Continua così la sua strepitosa irresistibile ascesa di Don Giovanni da strapazzo con quel fuoco di fila di magnifiche trovate e di strepitosi qui pro quo di cui è capace un attore come Geppy Gleyeses. Mentre sul palco c’è anche un giovane e irriverente Arlecchino sempre assediato dalla fame (interpretato da Lorenzo Glejeses) che si sfoga in volate atletiche aggrappandosi a quel millantatore sopraggiunto da Napoli. Ma, come si dice, non tutte le ciambelle riescono col buco, ed ecco profilarsi un ostacolo imprevisto. Ossia, oltre all’invenzione di un’ aristocratica moglie napoletana, che per il momento noi non vediamo, c’è una giovane appellata la Columbrina che afferma di essere, pure lei, una delle sue dolci metà. Che fare? Non ve lo riveleremo.

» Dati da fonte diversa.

## src/rtl/ulpi_phy_cmd.sv

```systemverilog
// ULPI link-side command engine: issues PHY register writes and NOPID transmits,
// backs off and re-issues when the PHY takes the bus (dir) mid-command.
module ulpi_phy_cmd (
    input  logic       clock,
    input  logic       reset,
    input  logic       ulpi_dir_i,
    input  logic       ulpi_nxt_i,
    output logic [7:0] ulpi_data_o,
    output logic       ulpi_stp_o,
    input  logic       phy_write_i,
    input  logic       phy_nopid_i,
    input  logic       phy_stop_i,
    input  logic [7:0] phy_addr_i,
    input  logic [7:0] phy_data_i,
    output logic       phy_busy_o,
    output logic       phy_done_o
);

    localparam int unsigned DATA_W = 8;
    localparam logic [DATA_W-1:0] BUS_IDLE  = 8'h00;
    localparam logic [DATA_W-1:0] NOPID_CMD = 8'h40;

    typedef enum logic [2:0] {
        IDLE,
        TURN,
        REG_CMD,
        REG_DATA,
        REG_STOP,
        NOP_CMD,
        NOP_DATA,
        NOP_STOP
    } state_t;

    state_t            state;
    logic [DATA_W-1:0] addr_q;
    logic [DATA_W-1:0] data_q;
    logic              nop_q;   // latched command kind, used for re-issue after TURN
    logic              turn_q;  // dir seen low once; next low cycle ends turnaround

    // Command sequencer with registered bus and handshake outputs
    always_ff @(posedge clock) begin
        if (reset) begin
            state       <= IDLE;
            addr_q      <= '0;
            data_q      <= '0;
            nop_q       <= 1'b0;
            turn_q      <= 1'b0;
            ulpi_data_o <= BUS_IDLE;
            ulpi_stp_o  <= 1'b0;
            phy_busy_o  <= 1'b0;
            phy_done_o  <= 1'b0;
        end else begin
            ulpi_stp_o <= 1'b0;
            phy_done_o <= 1'b0;
            case (state)
                IDLE: begin
                    ulpi_data_o <= BUS_IDLE;
                    // done high means the requester has not yet seen completion
                    if (!ulpi_dir_i && !phy_done_o) begin
                        if (phy_write_i) begin
                            addr_q      <= phy_addr_i;
                            data_q      <= phy_data_i;
                            nop_q       <= 1'b0;
                            phy_busy_o  <= 1'b1;
                            ulpi_data_o <= phy_addr_i;
                            state       <= REG_CMD;
                        end else if (phy_nopid_i) begin
                            nop_q       <= 1'b1;
                            phy_busy_o  <= 1'b1;
                            ulpi_data_o <= NOPID_CMD;
                            state       <= NOP_CMD;
                        end
                    end
                end
                TURN: begin
                    ulpi_data_o <= BUS_IDLE;
                    if (ulpi_dir_i) begin
                        turn_q <= 1'b0;
                    end else if (!turn_q) begin
                        turn_q <= 1'b1;
                    end else begin
                        turn_q <= 1'b0;
                        if (nop_q) begin
                            ulpi_data_o <= NOPID_CMD;
                            state       <= NOP_CMD;
                        end else begin
                            ulpi_data_o <= addr_q;
                            state       <= REG_CMD;
                        end
                    end
                end
                REG_CMD: begin
                    if (ulpi_dir_i) begin
                        ulpi_data_o <= BUS_IDLE;
                        turn_q      <= 1'b0;
                        state       <= TURN;
                    end else if (ulpi_nxt_i) begin
                        ulpi_data_o <= data_q;
                        state       <= REG_DATA;
                    end
                end
                REG_DATA: begin
                    if (ulpi_dir_i) begin
                        ulpi_data_o <= BUS_IDLE;
                        turn_q      <= 1'b0;
                        state       <= TURN;
                    end else if (ulpi_nxt_i) begin
                        ulpi_data_o <= BUS_IDLE;
                        ulpi_stp_o  <= 1'b1;
                        state       <= REG_STOP;
                    end
                end
                NOP_CMD: begin
                    if (ulpi_dir_i) begin
                        ulpi_data_o <= BUS_IDLE;
                        turn_q      <= 1'b0;
                        state       <= TURN;
                    end else if (ulpi_nxt_i) begin
                        ulpi_data_o <= BUS_IDLE;
                        state       <= NOP_DATA;
                    end
                end
                NOP_DATA: begin
                    ulpi_data_o <= BUS_IDLE;
                    if (ulpi_dir_i) begin
                        turn_q <= 1'b0;
                        state  <= TURN;
                    end else if (phy_stop_i) begin
                        ulpi_stp_o <= 1'b1;
                        state      <= NOP_STOP;
                    end
                end
                REG_STOP, NOP_STOP: begin
                    // dir is ignored here: the stp has already been issued
                    ulpi_data_o <= BUS_IDLE;
                    phy_busy_o  <= 1'b0;
                    phy_done_o  <= 1'b1;
                    state       <= IDLE;
                end
                default: begin
                    ulpi_data_o <= BUS_IDLE;
                    phy_busy_o  <= 1'b0;
                    state       <= IDLE;
                end
            endcase
        end
    end

endmodule

```
[config.mk]
export PLATFORM = sky130hd
export DESIGN_NAME = bitwise_alu_pipe
export DESIGN_NICKNAME = d
export VERILOG_FILES = /design/src/rtl/bitwise_alu_pipe.sv
export SDC_FILE = /design/constraint.sdc
export NUM_CORES = 1
export LEC_CHECK = 0
export CELL_PAD_IN_SITES_DETAIL_PLACEMENT = 0
export CELL_PAD_IN_SITES_GLOBAL_PLACEMENT = 1
export CORE_ASPECT_RATIO = 0.9
export CORE_MARGIN = 4
export CORE_UTILIZATION = 42
export DETAILED_ROUTE_END_ITERATION = 7
export GPL_ROUTABILITY_DRIVEN = 0
export PLACE_DENSITY_LB_ADDON = 0.1
export RECOVER_POWER = 50
export SETUP_SLACK_MARGIN = 0.05
export SLEW_MARGIN = 20
export SYNTH_ARGS = -nofsm -noshare
export SYNTH_HDL_FRONTEND = slang
export SYNTH_SLANG_ARGS = --single-unit
export TNS_END_PERCENT = 20
[constraint.sdc]
create_clock -name i_Clk -period 4.1 [get_ports i_Clk]
set_input_delay 0.615 -clock i_Clk [delete_from_list [all_inputs] [get_ports i_Clk]]
set_output_delay 0.615 -clock i_Clk [all_outputs]
set_load 0.05 [all_outputs]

Vi basti sapere che all’improvviso il regista Arias come è sua abitudine pur tenendo per mano Goldoni e il suo mito, di colpo avverte il suo pubblico che questo canovaccio di base va assunto come una creazione testuale in toto. Ed è così che lo spettacolo pur ammirando il testo di partenza e facendolo risplendere di luce propria si trasforma in una gigantesca féeriee sul mito dello spettacolo totale dove persino le signore che affollano la pièce dalla spiritosa Rosaura (di Marianella Bargilli) alla capricciosa sorellina interpretata dalla stupefacente (Valeria Contadino) diventano pedine di un gioco al quadrato. Tanto è vero che citano tutti insieme una celebre canzone di Patty Pravo elevando un inno in onore della Bambola-Patty. Tra lo stupore del padre nobile (di Andrea Giordana) che si impone a poco a poco di fronte alla scempiaggine del figlio debosciato sciogliendosi, come neve al sole, davanti alle canzoni dell’eclettico Gennaro Cannavaciuolo. Prima che il Gran Finale scopiettante di fuochi d’artificio e mortaretti sciolga in un inno al ritrovato savoir faire di Lelio che Gleyeses trasforma nel “Miles Gloriosus” di Plauto.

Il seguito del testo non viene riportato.